For every active member of a community, the following output is generated according to one embodiment of the invention:

Name Description Id_com Id community MembersCommunity, Community information, web users MembersWebprof, of the community, similarity Similaritymaximum, measures and categories Similarityminimum, {Catx:SUM}, {Catx:Count}

Claims

1. A method for characterizing a group of users, related among them by their mobile communication data, according to web navigation data, the method comprising the steps of:

a) building a social graph from the mobile communication data of a user and his contacts;

b) extracting web navigation data of each user of the social graph;

c) associating to each edge linking two users of the social graph, web navigation data extracted for both two users;

d) obtaining a measure of harmony based on comparing web navigation data of both two users; and

e) providing a set of metrics for the group of users based on the measures of harmony of step e), characterizing the group of users.

2. The method according to claim 1 wherein the mobile communication data of a user are obtained from his call detail records.

3. The method according to claim 1 wherein building the social graph from mobile communication data, further comprising weighting a relation between two users according to their call detail records.

4. The method according to claim 1 wherein the web navigation data of a user refer to categories of web content visited by said user.

5. The method according to claim 4, wherein comparing categories between two users further comprising:

assigning a weight distribution according to the subcategories of each category;

comparing each subcategory of the two users; and

providing a value of similarity as a result of the comparison: if two subcategories match, their weights are added; if they are different, their weights are subtracted; and if there is no correspondence for a subcategory in one user, the weight are ignored.

6. The method according to claim 4 wherein the measure of harmony further comprising taking into account the number of categories involved for each user, which may result in a different measure from a user A to a user B than from the user B to the user A, combining both of them to offer a global measure for the relation among users A and B.

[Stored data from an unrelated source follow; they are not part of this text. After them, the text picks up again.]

From an optimization exercise on the open Yosys and OpenROAD flow, aimed at small area; shortcuts taken in it are not production practice.

==> try-delta <==
==> flow/design.v (excerpt) <==
module Cordic(input clk, input signed [15:0] Xin, input signed [15:0] Yin, input [15:0] angle,
              output reg signed [15:0] Xout, output reg signed [15:0] Yout);
==> module Cordic, before the edit <==
module Cordic(input clk, input signed [15:0] Xin, input signed [15:0] Yin, input [15:0] angle,
              output reg signed [15:0] Xout, output reg signed [15:0] Yout);
   function [15:0] radd;
      input [15:0] a;
      input [15:0] b;
      input        cin;
      integer k;
      reg c;
      begin
         c = cin;
         for (k = 0; k < 16; k = k + 1) begin
            radd[k] = a[k] ^ b[k] ^ c;
            c = (a[k] & b[k]) | (a[k] & c) | (b[k] & c);
         end
      end
   endfunction
   function [31:0] iter;
      input [15:0] x;
      input [15:0] y;
      input        neg;
      input [2:0]  sh;
      reg [15:0] xs, ys;
      begin
         xs = $signed(x) >>> sh;
         ys = $signed(y) >>> sh;
         iter = {radd(x, ys ^ {16{~neg}}, ~neg), radd(y, xs ^ {16{neg}}, neg)};
      end
   endfunction
   function [15:0] scale;
      input [15:0] v;
      reg [31:0] xe, t, u;
      begin
         xe = {{16{v[15]}}, v};
         t = xe + (xe << 2) + (xe << 5);
         u = (t << 8) + (t << 4) - t + 32'd8192;
         scale = u[29:14];
      end
   endfunction
   localparam signed [15:0] A1 = 16'sh12e4, A2 = 16'sh09fb, A3 = 16'sh0511, A4 = 16'sh028b,
                            A5 = 16'sh0145, A6 = 16'sh00a2, A7 = 16'sh0051;
   wire signed [15:0] z1 = {{3{~angle[13]}}, angle[12:0]};    
   wire signed [15:0] z2 = z1[15] ? z1 + A1 : z1 - A1;
   wire signed [15:0] z3 = z2[15] ? z2 + A2 : z2 - A2;
   wire signed [15:0] z4 = z3[15] ? z3 + A3 : z3 - A3;
   reg [15:0] x0, y0;
   reg [1:0]  q0;
   reg [3:1]  d0;
   reg [11:0] z4r;       
   always @(posedge clk) begin
      x0 <= Xin; y0 <= Yin; q0 <= angle[15:14];
      d0 <= {z3[15], z2[15], z1[15]};
      z4r <= z4[11:0];
   end
   wire signed [15:0] z4e = {{4{z4r[11]}}, z4r};
   wire signed [15:0] z5 = z4e[15] ? z4e + A4 : z4e - A4;
   wire signed [15:0] z6 = z5[15] ? z5 + A5 : z5 - A5;
   wire signed [15:0] z7 = z6[15] ? z6 + A6 : z6 - A6;
   wire [15:0] ny0 = radd(~y0, 16'd0, 1'b1);
   wire mx = q0[1] ^ q0[0];      
   wire my = ~q0[1];             
   wire mxy = q0[1];             
   wire myy = q0[1] ^ q0[0];     
   wire [15:0] x1n = radd(x0 ^ {16{mx}},  my  ? ny0 : y0, mx);
   wire [15:0] y1n = radd(x0 ^ {16{mxy}}, myy ? ny0 : y0, mxy);
   reg [15:0] x1, y1;
   reg [7:1]  d1;
   always @(posedge clk) begin
      x1 <= ~x1n; y1 <= ~y1n; d1 <= {z7[15], z6[15], z5[15], z4e[15], d0};
   end
   wire [31:0] it1 = iter(~x1, ~y1, d1[1], 3'd1);
   reg [15:0] x2, y2; reg [7:2] d2;
   always @(posedge clk) begin x2 <= ~it1[31:16]; y2 <= ~it1[15:0]; d2 <= d1[7:2]; end
   wire [31:0] it2 = iter(~x2, ~y2, d2[2], 3'd2);
   reg [15:0] x3, y3; reg [7:3] d3;
   always @(posedge clk) begin x3 <= ~it2[31:16]; y3 <= ~it2[15:0]; d3 <= d2[7:3]; end
   wire [31:0] it3 = iter(~x3, ~y3, d3[3], 3'd3);
   reg [15:0] x4, y4; reg [7:4] d4;
   always @(posedge clk) begin x4 <= ~it3[31:16]; y4 <= ~it3[15:0]; d4 <= d3[7:4]; end
   wire [31:0] it4 = iter(~x4, ~y4, d4[4], 3'd4);
   reg [15:0] x5, y5; reg [7:5] d5;
   always @(posedge clk) begin x5 <= ~it4[31:16]; y5 <= ~it4[15:0]; d5 <= d4[7:5]; end
   wire [31:0] it5 = iter(~x5, ~y5, d5[5], 3'd5);
   reg [15:0] x6, y6; reg [7:6] d6;
   always @(posedge clk) begin x6 <= ~it5[31:16]; y6 <= ~it5[15:0]; d6 <= d5[7:6]; end
   wire [31:0] it6 = iter(~x6, ~y6, d6[6], 3'd6);
   reg [15:0] x7, y7; reg d7;
   always @(posedge clk) begin x7 <= ~it6[31:16]; y7 <= ~it6[15:0]; d7 <= d6[7]; end
   wire [31:0] it7 = iter(~x7, ~y7, d7, 3'd7);
   reg [15:0] x8, y8;
   always @(posedge clk) begin x8 <= ~it7[31:16]; y8 <= ~it7[15:0]; end
   always @(posedge clk) begin
      Xout <= scale(~x8);
      Yout <= scale(~y8);
   end
endmodule
make LEC_CHECK=0 CAP_MARGIN=20 CORE_MARGIN=2 CORE_UTILIZATION=40 SLEW_MARGIN=20 finish   # period 7.0 ns
run.sh (not shown) runs the stock make flow with config.mk's settings and CLKGATE_MAP_FILE= SYNTH_SCRIPT=/design/flow/synth_recipe.tcl, a recipe that flattens the netlist after the stock synthesis.
==> try-umber (differences from try-delta) <==
==> flow/design.v (replaced) <==
module Cordic(input clk, input signed [15:0] Xin, input signed [15:0] Yin, input [15:0] angle,
              output reg signed [15:0] Xout, output reg signed [15:0] Yout);
   function [31:0] radd;
      input [31:0] a;
      input [31:0] b;
      input        cin;
      integer k;
      reg c;
      begin
         c = cin;
         for (k = 0; k < 32; k = k + 1) begin
            radd[k] = a[k] ^ b[k] ^ c;
            c = (a[k] & b[k]) | (a[k] & c) | (b[k] & c);
         end
      end
   endfunction
   function [31:0] iter;
      input [15:0] x;
      input [15:0] y;
      input        neg;
      input [2:0]  sh;
      reg [15:0] xs, ys, xn, yn;
      begin
         xs = $signed(x) >>> sh;
         ys = $signed(y) >>> sh;
         xn = radd({16'd0, x}, {16'd0, ys ^ {16{~neg}}}, ~neg);
         yn = radd({16'd0, y}, {16'd0, xs ^ {16{neg}}}, neg);
         iter = {xn, yn};
      end
   endfunction
   function [15:0] scale;
      input [15:0] v;
      reg [31:0] xe, t1, t, vv, u;
      begin
         xe = {{16{v[15]}}, v};
         t1 = radd(xe, xe << 2, 1'b0);
         t  = radd(t1, xe << 5, 1'b0);
         vv = radd(t << 4, ~t, 1'b1);
         u  = radd(t << 8, vv, 1'b0);
         u  = radd(u, 32'd8192, 1'b0);
         scale = u[29:14];
      end
   endfunction
   localparam [15:0] A1 = 16'h12e4, A2 = 16'h09fb, A3 = 16'h0511, A4 = 16'h028b,
                     A5 = 16'h0145, A6 = 16'h00a2, A7 = 16'h0051;
   function [15:0] zstep;
      input [15:0] z;    
      input [15:0] a;
      begin
         zstep = radd({16'd0, z}, {16'd0, z[15] ? a : (~a + 16'd1)}, 1'b0);
      end
   endfunction
   reg [15:0] x0, y0;
   reg [15:0] a0;
   always @(posedge clk) begin
      x0 <= Xin; y0 <= Yin; a0 <= angle;
   end
   wire [15:0] nx0 = -x0;
   wire [15:0] ny0 = -y0;
   reg  [15:0] xq, yq;
   always @* begin
      case (a0[15:14])
         2'd0: begin xq = x0;  yq = y0;  end
         2'd1: begin xq = ny0; yq = x0;  end
         2'd2: begin xq = nx0; yq = ny0; end
         default: begin xq = y0; yq = nx0; end
      endcase
   end
   wire [31:0] it0 = iter(xq, yq, 1'b0, 3'd0);
   wire [15:0] z1 = {{3{~a0[13]}}, a0[12:0]};
   wire [31:0] it1 = iter(it0[31:16], it0[15:0], z1[15], 3'd1);
   wire [15:0] z2 = zstep(z1, A1);
   wire [15:0] z3 = zstep(z2, A2);
   wire [15:0] z4 = zstep(z3, A3);
   reg [15:0] x2, y2;
   reg        d2, d3;
   reg [11:0] z4r;
   always @(posedge clk) begin
      x2 <= it1[31:16]; y2 <= it1[15:0];
      d2 <= z2[15]; d3 <= z3[15]; z4r <= z4[11:0];
   end
   wire [31:0] it2 = iter(x2, y2, d2, 3'd2);
   wire [15:0] z4e = {{4{z4r[11]}}, z4r};
   wire [15:0] z5 = zstep(z4e, A4);
   wire [15:0] z6 = zstep(z5, A5);
   wire [15:0] z7 = zstep(z6, A6);
   reg [15:0] x3, y3;
   reg [4:0]  dd3;    
   always @(posedge clk) begin
      x3 <= it2[31:16]; y3 <= it2[15:0];
      dd3 <= {z7[15], z6[15], z5[15], z4e[15], d3};
   end
   wire [31:0] it3 = iter(x3, y3, dd3[0], 3'd3);
   reg [15:0] x4, y4; reg [3:0] dd4;
   always @(posedge clk) begin x4 <= it3[31:16]; y4 <= it3[15:0]; dd4 <= dd3[4:1]; end
   wire [31:0] it4 = iter(x4, y4, dd4[0], 3'd4);
   reg [15:0] x5, y5; reg [2:0] dd5;
   always @(posedge clk) begin x5 <= it4[31:16]; y5 <= it4[15:0]; dd5 <= dd4[3:1]; end
   wire [31:0] it5 = iter(x5, y5, dd5[0], 3'd5);
   reg [15:0] x6, y6; reg [1:0] dd6;
   always @(posedge clk) begin x6 <= it5[31:16]; y6 <= it5[15:0]; dd6 <= dd5[2:1]; end
   wire [31:0] it6 = iter(x6, y6, dd6[0], 3'd6);
   reg [15:0] x7, y7; reg dd7;
   always @(posedge clk) begin x7 <= it6[31:16]; y7 <= it6[15:0]; dd7 <= dd6[1]; end
   wire [31:0] it7 = iter(x7, y7, dd7, 3'd7);
   reg [15:0] x8, y8;
   always @(posedge clk) begin x8 <= it7[31:16]; y8 <= it7[15:0]; end
   reg [15:0] x9, y9;
   always @(posedge clk) begin x9 <= x8; y9 <= y8; end
   always @(posedge clk) begin
      Xout <= scale(x9);
      Yout <= scale(y9);
   end
endmodule
==> summary.txt <==
# TYPE chip_impl_metric gauge
chip_impl_metric{name="post_drt_via_cell_ratio",unit=""} 4.53
chip_impl_metric{name="post_dp_cell_area",unit="sq um"} 24800
chip_impl_metric{name="timing.max_slew.rel_slack",unit=""} 0.295
chip_impl_metric{name="nNonClkInverters",unit=""} 177
chip_impl_info{name="crit_path_end",value="x8[15]"} 1
chip_impl_info{name="post_synth_most_frequent_cells",value="365 x sky130_fd_sc_hd__dfxtp_1, 287 x sky130_fd_sc_hd__fa_1, 237 x sky130_fd_sc_hd__ha_1"} 1
chip_impl_metric{name="gr-usage-met2",unit=""} 0.264
chip_impl_metric{name="groute.layer.met1.usage",unit=""} 0.141
chip_impl_metric{name="dp.cells",unit=""} 2786
chip_impl_info{name="outcome",value="finished clean"} 1
chip_impl_metric{name="endpoint_arrival_time_on_the_critical_path",unit="ps"} 7180
chip_impl_metric{name="worst-path-buf-inv",unit=""} 0
[end of results for try-delta]
==> summary.txt <==
# TYPE chip_impl_metric gauge
chip_impl_info{name="outcome",value="failed layout checks"} 1
chip_impl_info{name="failed_layout_checks",value="setup timing"} 1
chip_impl_metric{name="postLayoutSetupSlackWorst",unit="ps"} -5120
chip_impl_info{name="post_synth_most_frequent_cells",value="559 x sky130_fd_sc_hd__inv_1, 382 x sky130_fd_sc_hd__fa_1, 365 x sky130_fd_sc_hd__dfxtp_1"} 1
chip_impl_metric{name="setup_viol",unit=""} 49
chip_impl_metric{name="worst-path-buf-inv",unit=""} 5
chip_impl_metric{name="endpoint_arrival_time_on_the_critical_path",unit="ps"} 12620
chip_impl_metric{name="nNonClkInverters",unit=""} 560
chip_impl_metric{name="groute.layer.met1.usage",unit=""} 0.164
chip_impl_metric{name="dp.cells",unit=""} 2974
[end of results for try-umber]
Function was not checked in any run of this note: the RTL went through the layout flow alone.

-- afterwards: timing with drivers on the ports --
The flow's constraints put no driver on any port. The routed layouts listed below were extracted and timed again, unchanged, in two steps. Step 1 assumes that a clkbuf_16 drives the clock port and a buf_2 every other input. Step 2 moves the port delays by t, midway between the first and last clock arrival at a register: inputs arrive t later, outputs are due t later. That takes back most of the time a late clock gives input paths. Three values: ideal ports, drivers, drivers and shift; two values: the first two.
| run | t, ns | slack for setup (ns) | worst hold slack (ns) | worst setup path after step 2 | worst register clock-pin slew, ns |
|---|---|---|---|---|---|
| try-delta | 0.623 | 0.244 / 0.244 / -0.197 | 0.313 / 0.313 / 0.313 | input to register | 0.07 / 0.07 |
| try-umber | 0.609 | -5.125 / -5.125 / -5.125 | 0.320 / 0.320 / 0.320 | register to register | 0.06 / 0.06 |
With both steps, setup timing fails in try-delta, where it was met with ideal ports. For try-delta, which loses most, drivers alone change the setup slack by 0.000 ns; drivers and shift together by -0.441 ns.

7. The method according to claim 1 wherein the set of metrics characterizing the group of users, further comprising at least one of the following: number of users, number of users who browse the Internet, number of users who browse certain websites and a homogeneity degree of users belonging to the group.

8. The method according to claim 1 wherein a user belongs to more than one group.

9. The method according to claim 1, wherein the users are users of a social network, further comprising using social network analysis for determining groups of users.

10. The method according to claim 1, wherein web navigation data of users are obtained from provided profiles of the users.

11. A system for characterizing a group of users, related among them by their mobile communication data, according to web navigation data, the system is characterized by comprising means for building a social graph from the mobile communication data of a user and his contacts; means for extracting web navigation data of each user of the social graph; means for associating to each edge linking two users of the social graph, web navigation data extracted for both two users; means for obtaining a measure of harmony based on comparing web navigation data of both users; and means for providing a set of metrics for the groups of users based on the measures of harmony of step e), characterizing the group of users.

12. A computer program product comprising computer program code adapted to perform the method according to claim 1 when said program code is executed on a computer, a digital signal processor, a field-programmable gate array, an application-specific integrated circuit, a micro-processor, a micro-controller, or any other form of programmable hardware.